The Business of Aspiration drops tomorrow. It’s available on Amazon globally, Barnes&Noble, Books a Million, eBooks, Waterstones, Fruugo, VitalSource, the publisher’s website, etc. If you prefer to support local bookstores, and are in New York, you can also find the book at McNally Jackson, Books are Magic, Powerhouse, Greenlight, Community Bookstore in Park Slope, Book Club in East Village, Little City Books, or Bravo’s Book Nook on MacDougal, among others.
Thanks to The Business of Aspiration, I started this newsletter. It was as a way to force myself to write every week.
Thanks to this newsletter, I have been meeting a large and growing community of fascinating people who are the pioneers of the modern aspirational economy or, who want to learn more about it and apply it in their jobs. I am not sure I would have met a lot of you otherwise, and without you, I wouldn’t have been motivated to write The Business of Aspiration and start the YouTube series of the same name.
Without people, there are no stories, and without The Business of Aspiration, I wouldn’t have had this community. For this, I am grateful.
Here are the things I learned along the way:
Start with empathy for a particular group of people. A good number of newsletter writers/brand founders/entrepreneurs are part of their target audience, and they fill a gap that exists between what they look for and the market is offering.
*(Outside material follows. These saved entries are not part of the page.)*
### src/rtl/julia_scheduler.sv
// -----------------------------------------------------------------------------
// julia_scheduler
//   Frame-level controller for a bank of NUM_JULIA Julia worker blocks.
//   - Hands out one pixel job per cycle to an idle worker, round-robin, with an
//     incrementing pixel address starting at BASE_ADDR.
//   - Collects finished results (round-robin among done workers) into a single
//     registered valid/ready write port, acknowledging each captured worker.
//   - Pulses frame_done once every pixel has been issued, collected and written.
//
// Optional build macro: JULIA_SCHED_PERF_EN
//   When defined, adds stall_cycles[31:0], a saturating count of cycles with
//   wr_valid && !wr_ready. It clears on rst and on an accepted frame_start.
//
// Ports:
//   clk, rst          clock; asynchronous active-high reset
//   frame_start       pulse, starts a frame when idle (ignored otherwise)
//   frame_busy        high while a frame is in progress
//   frame_done        one-cycle pulse when the frame completes
//   job_start         one-hot start pulse to a worker
//   job_addr          pixel address belonging to job_start
//   done              per-worker result ready, held until ack
//   cataddresses      worker i result address at [32i+31:32i]
//   catpixels         worker i result pixel at [8i+7:8i]
//   ack               one-hot, one-cycle result acknowledge
//   wr_valid/wr_ready write handshake toward the frame-buffer writer
//   wr_addr, wr_data  write address and pixel
// -----------------------------------------------------------------------------
module julia_scheduler #(
    parameter int NUM_JULIA    = 8,
    parameter int ADDR_W       = 32,
    parameter int FRAME_PIXELS = 307200,
    parameter int BASE_ADDR    = 0
) (
    input  logic                    clk,
    input  logic                    rst,
    input  logic                    frame_start,
    output logic                    frame_busy,
    output logic                    frame_done,
    output logic [NUM_JULIA-1:0]    job_start,
    output logic [ADDR_W-1:0]       job_addr,
    input  logic [NUM_JULIA-1:0]    done,
    input  logic [NUM_JULIA*32-1:0] cataddresses,
    input  logic [NUM_JULIA*8-1:0]  catpixels,
    output logic [NUM_JULIA-1:0]    ack,
    output logic                    wr_valid,
    input  logic                    wr_ready,
    output logic [ADDR_W-1:0]       wr_addr,
    output logic [7:0]              wr_data
`ifdef JULIA_SCHED_PERF_EN
    ,
    output logic [31:0]             stall_cycles
`endif
);

    localparam int PTR_W = (NUM_JULIA > 1) ? $clog2(NUM_JULIA) : 1;
    localparam logic [NUM_JULIA-1:0] ONE_S = {{(NUM_JULIA-1){1'b0}}, 1'b1};

    typedef enum logic [1:0] {
        ST_IDLE  = 2'd0,
        ST_RUN   = 2'd1,
        ST_DRAIN = 2'd2
    } state_t;

    state_t               state_q, state_d;
    logic [ADDR_W-1:0]    issue_cnt_q, issue_cnt_d;
    logic [NUM_JULIA-1:0] busy_q, busy_d;
    logic [PTR_W-1:0]     disp_ptr_q, disp_ptr_d;
    logic [PTR_W-1:0]     coll_ptr_q, coll_ptr_d;
    logic [NUM_JULIA-1:0] job_start_q, job_start_d;
    logic [ADDR_W-1:0]    job_addr_q, job_addr_d;
    logic [NUM_JULIA-1:0] ack_q, ack_d;
    logic                 wr_valid_q, wr_valid_d;
    logic [ADDR_W-1:0]    wr_addr_q, wr_addr_d;
    logic [7:0]           wr_data_q, wr_data_d;
    logic                 frame_busy_q, frame_busy_d;
    logic                 frame_done_q, frame_done_d;

    logic [PTR_W:0]       disp_pick_s;   // {found, index}
    logic [PTR_W:0]       coll_pick_s;   // {found, index}
    logic [NUM_JULIA-1:0] disp_oh_s;
    logic [NUM_JULIA-1:0] coll_oh_s;
    logic [31:0]          cap_addr_s;
    logic [7:0]           cap_pix_s;
    logic                 last_s;
    logic                 load_s;

    // First set bit of mask at or after ptr, wrapping; returns {found, index}.
    // Scanning from the far end keeps the nearest hit as the final assignment.
    function automatic logic [PTR_W:0] rr_pick(input logic [NUM_JULIA-1:0] mask,
                                               input logic [PTR_W-1:0]     ptr);
        logic [PTR_W:0]   res;
        logic [PTR_W-1:0] idx;
        res = '0;
        for (int k = NUM_JULIA - 1; k >= 0; k--) begin
            idx = PTR_W'((int'(ptr) + k) % NUM_JULIA);
            res = mask[idx] ? {1'b1, idx} : res;
        end
        return res;
    endfunction

    // Next-state: frame FSM, dispatch and result collection.
    always_comb begin
        state_d      = state_q;
        issue_cnt_d  = issue_cnt_q;
        busy_d       = busy_q;
        disp_ptr_d   = disp_ptr_q;
        coll_ptr_d   = coll_ptr_q;
        job_start_d  = '0;
        job_addr_d   = job_addr_q;
        ack_d        = '0;
        wr_valid_d   = wr_valid_q;
        wr_addr_d    = wr_addr_q;
        wr_data_d    = wr_data_q;
        frame_done_d = 1'b0;

        // A worker still holding done is neither re-dispatched nor re-captured.
        disp_pick_s = rr_pick(~busy_q & ~done, disp_ptr_q);
        coll_pick_s = rr_pick(done & busy_q, coll_ptr_q);
        disp_oh_s   = ONE_S << disp_pick_s[PTR_W-1:0];
        coll_oh_s   = ONE_S << coll_pick_s[PTR_W-1:0];
        last_s      = (issue_cnt_q == ADDR_W'(FRAME_PIXELS));
        load_s      = !wr_valid_q || wr_ready;

        cap_addr_s = 32'd0;
        cap_pix_s  = 8'd0;
        for (int i = 0; i < NUM_JULIA; i++) begin
            cap_addr_s = (coll_pick_s[PTR_W-1:0] == PTR_W'(i)) ? cataddresses[32*i +: 32] : cap_addr_s;
            cap_pix_s  = (coll_pick_s[PTR_W-1:0] == PTR_W'(i)) ? catpixels[8*i +: 8]      : cap_pix_s;
        end

        case (state_q)
            ST_IDLE: begin
                if (frame_start) begin
                    state_d     = ST_RUN;
                    issue_cnt_d = '0;
                end else begin
                    state_d = ST_IDLE;
                end
            end
            ST_RUN: begin
                if (last_s) begin
                    state_d = ST_DRAIN;
                end else if (disp_pick_s[PTR_W]) begin
                    job_start_d = disp_oh_s;
                    job_addr_d  = ADDR_W'(BASE_ADDR) + issue_cnt_q;
                    busy_d      = busy_q | disp_oh_s;
                    issue_cnt_d = issue_cnt_q + ADDR_W'(1'b1);
                    disp_ptr_d  = PTR_W'((int'(disp_pick_s[PTR_W-1:0]) + 1) % NUM_JULIA);
                end else begin
                    state_d = ST_RUN;
                end
            end
            ST_DRAIN: begin
                if ((busy_q == '0) && !wr_valid_q) begin
                    state_d      = ST_IDLE;
                    frame_done_d = 1'b1;
                end else begin
                    state_d = ST_DRAIN;
                end
            end
            default: begin
                state_d = ST_IDLE;
            end
        endcase

        // Output register refills when empty or being accepted this edge,
        // which gives back-to-back writes with no bubble.
        if (load_s) begin
            if (coll_pick_s[PTR_W]) begin
                wr_valid_d = 1'b1;
                wr_addr_d  = ADDR_W'(cap_addr_s);
                wr_data_d  = cap_pix_s;
                ack_d      = coll_oh_s;
                busy_d     = busy_d & ~coll_oh_s;
                coll_ptr_d = PTR_W'((int'(coll_pick_s[PTR_W-1:0]) + 1) % NUM_JULIA);
            end else begin
                wr_valid_d = 1'b0;
            end
        end else begin
            wr_valid_d = wr_valid_q;
        end

        frame_busy_d = (state_d != ST_IDLE);
    end

    // State and output registers.
    always_ff @(posedge clk or posedge rst) begin
        if (rst) begin
            state_q      <= ST_IDLE;
            issue_cnt_q  <= '0;
            busy_q       <= '0;
            disp_ptr_q   <= '0;
            coll_ptr_q   <= '0;
            job_start_q  <= '0;
            job_addr_q   <= '0;
            ack_q        <= '0;
            wr_valid_q   <= 1'b0;
            wr_addr_q    <= '0;
            wr_data_q    <= 8'd0;
            frame_busy_q <= 1'b0;
            frame_done_q <= 1'b0;
        end else begin
            state_q      <= state_d;
            issue_cnt_q  <= issue_cnt_d;
            busy_q       <= busy_d;
            disp_ptr_q   <= disp_ptr_d;
            coll_ptr_q   <= coll_ptr_d;
            job_start_q  <= job_start_d;
            job_addr_q   <= job_addr_d;
            ack_q        <= ack_d;
            wr_valid_q   <= wr_valid_d;
            wr_addr_q    <= wr_addr_d;
            wr_data_q    <= wr_data_d;
            frame_busy_q <= frame_busy_d;
            frame_done_q <= frame_done_d;
        end
    end

    assign frame_busy = frame_busy_q;
    assign frame_done = frame_done_q;
    assign job_start  = job_start_q;
    assign job_addr   = job_addr_q;
    assign ack        = ack_q;
    assign wr_valid   = wr_valid_q;
    assign wr_addr    = wr_addr_q;
    assign wr_data    = wr_data_q;

`ifdef JULIA_SCHED_PERF_EN
    logic [31:0] stall_q, stall_d;

    // Saturating backpressure counter, restarted by an accepted frame_start.
    always_comb begin
        stall_d = stall_q;
        if ((state_q == ST_IDLE) && frame_start) begin
            stall_d = 32'd0;
        end else if (wr_valid_q && !wr_ready && (stall_q != 32'hFFFF_FFFF)) begin
            stall_d = stall_q + 32'd1;
        end else begin
            stall_d = stall_q;
        end
    end

    // Backpressure counter register.
    always_ff @(posedge clk or posedge rst) begin
        if (rst) begin
            stall_q <= 32'd0;
        end else begin
            stall_q <= stall_d;
        end
    end

    assign stall_cycles = stall_q;
`endif

endmodule
<file path="config.mk">
export PLATFORM = sky130hd
export DESIGN_NAME = alu_sequencer
export DESIGN_NICKNAME = d
export VERILOG_FILES = /design/src/rtl/alu_seq_pkg.sv /design/src/rtl/alu_core.sv /design/src/rtl/alu_sequencer.sv
export SDC_FILE = /design/constraint.sdc
export NUM_CORES = 1
export LEC_CHECK = 0
export CORE_UTILIZATION = 52
export CTS_CLUSTER_DIAMETER = 80
export DETAILED_ROUTE_END_ITERATION = 16
export GPL_TIMING_DRIVEN = 0
export PLACE_DENSITY = 0.87
export SLEW_MARGIN = 5
export SYNTH_ARGS = -nofsm -noshare
export SYNTH_HDL_FRONTEND = slang
export SYNTH_SLANG_ARGS = --single-unit
</file>
<file path="constraint.sdc">
create_clock -name clk -period 2.2 [get_ports clk]
set_input_delay 0.44 -clock clk [delete_from_list [all_inputs] [get_ports clk]]
set_output_delay 0.44 -clock clk [all_outputs]
set_load 0.01 [all_outputs]
</file>
<file path="src/rtl/alu_seq_pkg.sv">
// Shared types and constants for the ALU sequencer: op codes, FSM states and flag bit positions.
package alu_seq_pkg;

    typedef enum logic [2:0] {
        OP_ADD   = 3'd0,
        OP_SUB   = 3'd1,
        OP_AND   = 3'd2,
        OP_OR    = 3'd3,
        OP_XOR   = 3'd4,
        OP_SHL   = 3'd5,
        OP_SHR   = 3'd6,
        OP_PASSB = 3'd7
    } alu_op_t;

    typedef enum logic [1:0] {
        ST_IDLE = 2'd0,
        ST_EXEC = 2'd1,
        ST_DONE = 2'd2
    } seq_state_t;

    localparam int FLAG_N = 3;
    localparam int FLAG_Z = 2;
    localparam int FLAG_C = 1;
    localparam int FLAG_V = 0;

endpackage

</file>
<file path="src/rtl/alu_core.sv">
// Purely combinational N-bit ALU producing a result and the {N, Z, C, V} flag word.
module alu_core
    import alu_seq_pkg::*;
#(
    parameter int N = 4
) (
    input  logic [N-1:0] a,
    input  logic [N-1:0] b,
    input  logic [2:0]   op,
    output logic [N-1:0] result,
    output logic [3:0]   flags
);

    logic [N:0]   sum;
    logic [N:0]   diff;
    logic [N-1:0] res;
    logic         carry;
    logic         ovf;

    assign sum  = {1'b0, a} + {1'b0, b};
    assign diff = {1'b0, a} - {1'b0, b};

    // For SUB the borrow bit is the inverse of carry: no borrow means a >= b unsigned.
    always_comb begin
        res   = '0;
        carry = 1'b0;
        ovf   = 1'b0;
        case (alu_op_t'(op))
            OP_ADD: begin
                res   = sum[N-1:0];
                carry = sum[N];
                ovf   = (a[N-1] == b[N-1]) && (sum[N-1] != a[N-1]);
            end
            OP_SUB: begin
                res   = diff[N-1:0];
                carry = ~diff[N];
                ovf   = (a[N-1] != b[N-1]) && (diff[N-1] != a[N-1]);
            end
            OP_AND:   res = a & b;
            OP_OR:    res = a | b;
            OP_XOR:   res = a ^ b;
            OP_SHL: begin
                res   = {a[N-2:0], 1'b0};
                carry = a[N-1];
            end
            OP_SHR: begin
                res   = {1'b0, a[N-1:1]};
                carry = a[0];
            end
            OP_PASSB: res = b;
        endcase
    end

    always_comb begin
        flags         = '0;
        flags[FLAG_N] = res[N-1];
        flags[FLAG_Z] = (res == '0);
        flags[FLAG_C] = carry;
        flags[FLAG_V] = ovf;
    end

    assign result = res;

endmodule

</file>
<file path="src/rtl/alu_sequencer.sv">
// Three-state controller running one ALU operation per accepted start, with registered result/flags.
// Optional macro ALU_SEQ_ACCUM_EN lets use_acc take operand A from the previous result.
module alu_sequencer
    import alu_seq_pkg::*;
#(
    parameter int N = 4
) (
    input  logic         clk,
    input  logic         rst_n,
    input  logic         start,
    input  logic [2:0]   op,
    input  logic [N-1:0] a,
    input  logic [N-1:0] b,
    input  logic         use_acc,
    output logic         ready,
    output logic         busy,
    output logic         done,
    output logic [N-1:0] result,
    output logic [3:0]   flags
);

    seq_state_t   state;
    logic [N-1:0] opnd_a;
    logic [N-1:0] opnd_b;
    logic [2:0]   opnd_op;
    logic [N-1:0] next_a;
    logic [N-1:0] alu_result;
    logic [3:0]   alu_flags;

`ifdef ALU_SEQ_ACCUM_EN
    assign next_a = use_acc ? result : a;
`else
    logic use_acc_unused;
    assign use_acc_unused = use_acc;
    assign next_a         = a;
`endif

    alu_core #(.N(N)) u_core (
        .a      (opnd_a),
        .b      (opnd_b),
        .op     (opnd_op),
        .result (alu_result),
        .flags  (alu_flags)
    );

    // ready/busy/done are registered alongside the state so they always mirror it exactly.
    always_ff @(posedge clk or negedge rst_n) begin
        if (!rst_n) begin
            state   <= ST_IDLE;
            ready   <= 1'b1;
            busy    <= 1'b0;
            done    <= 1'b0;
            result  <= '0;
            flags   <= '0;
            opnd_a  <= '0;
            opnd_b  <= '0;
            opnd_op <= '0;
        end else begin
            case (state)
                ST_IDLE: begin
                    if (start) begin
                        opnd_a  <= next_a;
                        opnd_b  <= b;
                        opnd_op <= op;
                        state   <= ST_EXEC;
                        ready   <= 1'b0;
                        busy    <= 1'b1;
                    end
                end
                ST_EXEC: begin
                    result <= alu_result;
                    flags  <= alu_flags;
                    state  <= ST_DONE;
                    done   <= 1'b1;
                end
                ST_DONE: begin
                    state <= ST_IDLE;
                    done  <= 1'b0;
                    busy  <= 1'b0;
                    ready <= 1'b1;
                end
                default: begin
                    state <= ST_IDLE;
                    done  <= 1'b0;
                    busy  <= 1'b0;
                    ready <= 1'b1;
                end
            endcase
        end
    end

endmodule

</file>
==> flow_metrics.py <==
metrics = {
    "clocking": {
        "cts_hold_buf": 0,
        "clk_latency_ns": 0.32,
        "root_buffer": "clkbuf_4",
        "cts_tree": "done",
        "cts_buffers": 3,
        "cts_max_level": 1,
        "clk_pin_slew_worst_paths_ns": 0.14,
        "clockBufferDepth": 2,
        "clock_sinks": 23,
    },
    "logic_synthesis": {
        "ys_types": 42,
        "synthAdderAreaFrac_pct": 12.6,
        "synth_seq_cells": 23,
        "ys_seq_area_share_pct": 38.3,
        "async_flop_share_pct": 100,
        "synth_xor_area_share_pct": 1.75,
        "synthCells": 165,
        "synth-compound-area-share_pct": 19.8,
        "synth_area_sq_um": 1510,
        "synth_ff_type": "dfrtp_1",
        "post_synth.cell_area_avg_sq_um": 9.12,
        "synth_nets": 194,
        "yosys.area_share.simple_pct": 14.1,
        "synth_top_family_by_area": "compound AO/OA/AOI/OAI gates",
        "synth_edf_count": 0,
        "synth.area.mux_share_pct": 5.57,
        "yosysWarningCount": 0,
    },
    "grt": {
        "first_global_vias": 1268,
        "grt_first_pass_wirelength_mm": 5.65,
        "grt_max_degree": 24,
        "grtUsageTotal_pct": 23.2,
        "antenna_found_initial": 0,
        "overflow": 0,
    },
    "timing": {
        "slew_viol_final": 0,
        "skew_ns": 0.00457,
        "setup-tns-final_ns": 0,
        "finalSetupViolCount": 0,
        "period_share_pct": 96.8,
        "worstMarginPinSlew_ns": 1.02,
        "maxSlewHeadroom_pct": 31.7,
        "rsz0062_at_grt": "false",
        "min_period_ns": 2.13,
        "clock.fmax_mhz": 470,
        "finalHoldViolCount": 0,
    },
    "final_layout": {
        "fill_cells": 227,
        "stdcell_count": 226,
        "area_growth_pct": 23.1,
        "nets": 225,
        "final_cell_mix": "clkdlybuf4s50_1, nand2_1, dfrtp_1, o21ai_0, inv_1",
        "final_common_cell": "clkdlybuf4s50_1",
        "antenna_cells": 0,
        "drive_gt1_share_pct": 13.3,
    },
    "drt": {
        "vias": 1299,
        "antenna_left": 0,
        "drc": 0,
        "drtIter0Drc": 49,
        "avgRoutedWirePerCell_um": 15.0,
        "dr.pass1.iters": 4,
        "wirelength_mm": 3.38,
        "vias_per_cell": 5.75,
    },
    "power_and_ir_drop": {
        "power_density_nw_per_um2": 1050,
        "clkPwrFrac_pct": 10.6,
        "power_switching_share_pct": 41.0,
        "p_leak_uw": 0.000847,
        "p_int_uw": 1150,
        "peakVddDrop_v": 0.000774,
        "switchingPower_uw": 799,
        "combPwrFrac_pct": 56.1,
        "power.share.sequential_pct": 33.3,
    },
    "die": {
        "die_y_um": 55.8,
        "die_area_sq_um": 3110,
        "start_util_pct": 54.6,
        "io_pins": 26,
        "rows": 19,
        "coreArea_sq_um": 2760,
        "die_w_um": 55.8,
    },
    "place": {
        "hpwl_mm": 2.49,
        "placed_cells": 220,
        "place_congestion": 0.867,
        "port_buffers": 24,
    },
    "job": {
        "drv_cap": 0,
    },
    "setup_path": {
        "cp-end-kind": "flip-flop",
        "cp-start-kind": "flip-flop",
        "critPathMaxFanout": 3,
        "path_class": "reg2reg",
        "critPathArrivalTime_ns": 2.36,
        "required_ns": 2.43,
    },
    "hold_path": {
        "hp-class": "reg2reg",
    },
    "status": {
        "run_status": "finished clean",
    },
}
-- repair_timing --
item,in CTS,in global routing
hold endpoints to repair,0,0
pin swaps,0,3
gates cloned,0,0
setup buffers,0,2
gates resized for setup,1,8
setup endpoints to repair,2,3
-- state kept, by name, summed over array words and instances, names as in the netlist --
signal   count
ready        1
state        2
busy         1
opnd_b       4
flags        3
opnd_op      3
result       4
done         1
opnd_a       4
-- layout make-up --
| cell class | instances | area (sq um) | share of cell area, % |
|---|---|---|---|
| buffer | 11 | 57.6 | 3.11 |
| clock buffer | 3 | 22.5 | 1.22 |
| clock inverter | 1 | 5.00 | 0.270 |
| inverter | 16 | 60.1 | 3.24 |
| multi-input combinational | 115 | 835 | 45.0 |
| sequential | 23 | 579 | 31.3 |
| tap | 31 | 38.8 | 2.09 |
| timing repair buffer | 26 | 255 | 13.8 |
-- final timing paths --
| kind | startpoint | to | slack, ns | cells past startpoint |
|---|---|---|---|---|
| min | busy | busy | 0.50 | 1 |
| max in group asynchronous | rst_n | opnd_a[1] | 0.86 | 1 |
| min reg2reg | busy | busy | 0.50 | 1 |
| max reg2reg | opnd_a[0] | flags[2] | 0.07 | 9 |
| max | opnd_a[0] | flags[2] | 0.07 | 9 |
| min in group asynchronous | rst_n | flags[2] | 0.66 | 1 |
-- logic make-up (layout without fill, tap and decap cells) --
family / after synthesis / in the layout
compound gates: 45 / 45
xor+xnor: 3 / 3
buf+inv: 27 / 57
fa+ha+maj: 14 / 14
simple gates: 46 / 46
mux: 7 / 7
flops: 23 / 23
-- cell usage after synthesis, types with 3 or more instances --
cell type   n  area, sq um
a21o_1      3         22.5
a21oi_1     5         25.0
a221oi_1    3         26.3
buf_2       4         20.0
buf_4       3         22.5
clkbuf_1    4         15.0
dfrtp_1    22          551
ha_1       12          150
inv_1      15         56.3
mux2i_1     5         50.1
nand2_1    22         82.6
nand2b_1    4         25.0
nand3_1     3         15.0
nor2_1      7         26.3
o21ai_0    16         80.1
o21bai_1    3         22.5
-- routing by layer --
layer | global-route usage, % | vias up | share of wire (%)
met5 | 0 | - | 0
met2 | 39.8 | 55 | 49
met3 | 2.79 | 9 | 5.6
met1 | 29.4 | 611 | 44
met4 | 10.0 | 0 | 2.0
li1 | - | 624 | -
-- worst max-delay path: stages (launching register included) --
cell,delay [ns]
dfrtp_1,0.42
inv_2,0.09
ha_2,0.19
inv_1,0.05
fa_1,0.38
nor2b_1,0.17
nor4_1,0.23
a2111oi_1,0.11
o21bai_2,0.21
a41o_1,0.21
-- metrics by stage --
stage          instance area, sq um  total power, uW  setup slack, ns  utilization, %  hold slack, ns
3_3_place_gp                   1780             1640           0.0453            64.7           0.463
4_1_cts                        1810             1900           0.0221            65.7           0.502
3_5_place_dp                   1780             1690          -0.0949            64.7           0.472
5_1_grt                        1850             2100          0.00873            67.2           0.527
2_1_floorplan                  1510             1320            0.265               -           0.144
6_report                       1850             1950           0.0706            67.2           0.499
-- power by group through the flow --
stage	registers (uW)	clock network (uW)	logic [uW]
floorplan	676	0	647
global placement	652	0	991
detailed placement	661	0	1030
CTS	651	210	1040
global route	671	228	1200
finish	648	207	1090
No activity file was read; power rests on OpenSTA's default activity.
The outcome is that the audience feels like there’s nothing out there like the brand/startup/newsletter they subscribed to.
Think of yourself as a brand, not just as an asset. Ventures that have a clear brand purpose achieve double brand-value growth than companies that are focused purely on profit generation. Brand equity sets and protects premium pricing. It also protects market share by creating a clear differentiation versus the competition. Brand clarifies decision-making criteria and guides new growth opportunities, operations and communication. It allows a venture to evaluate whether a specific business action or investment moves it closer to its vision.
Distribute your expertise in a new way. Today, survival of companies and individuals depends on their ability to package and deliver their expertise beyond their original business model. What once was a value-add is now their lifeline. This means that we all need to lean into our own expertise - be it strategy, creative, operations, craftsmanship, art, finance, management or operations. Every company (or a person) has a number of areas of expertise. Capitalize on them.
Lean into your imagined community. Most of our institutions are built for, and around, individuals, with narratives and ideologies of individual freedom and competition to match. But humans are not only individuals, they also belong to communities and are members of a society. “We’ll design your book cover,” said Manny and V, and they did.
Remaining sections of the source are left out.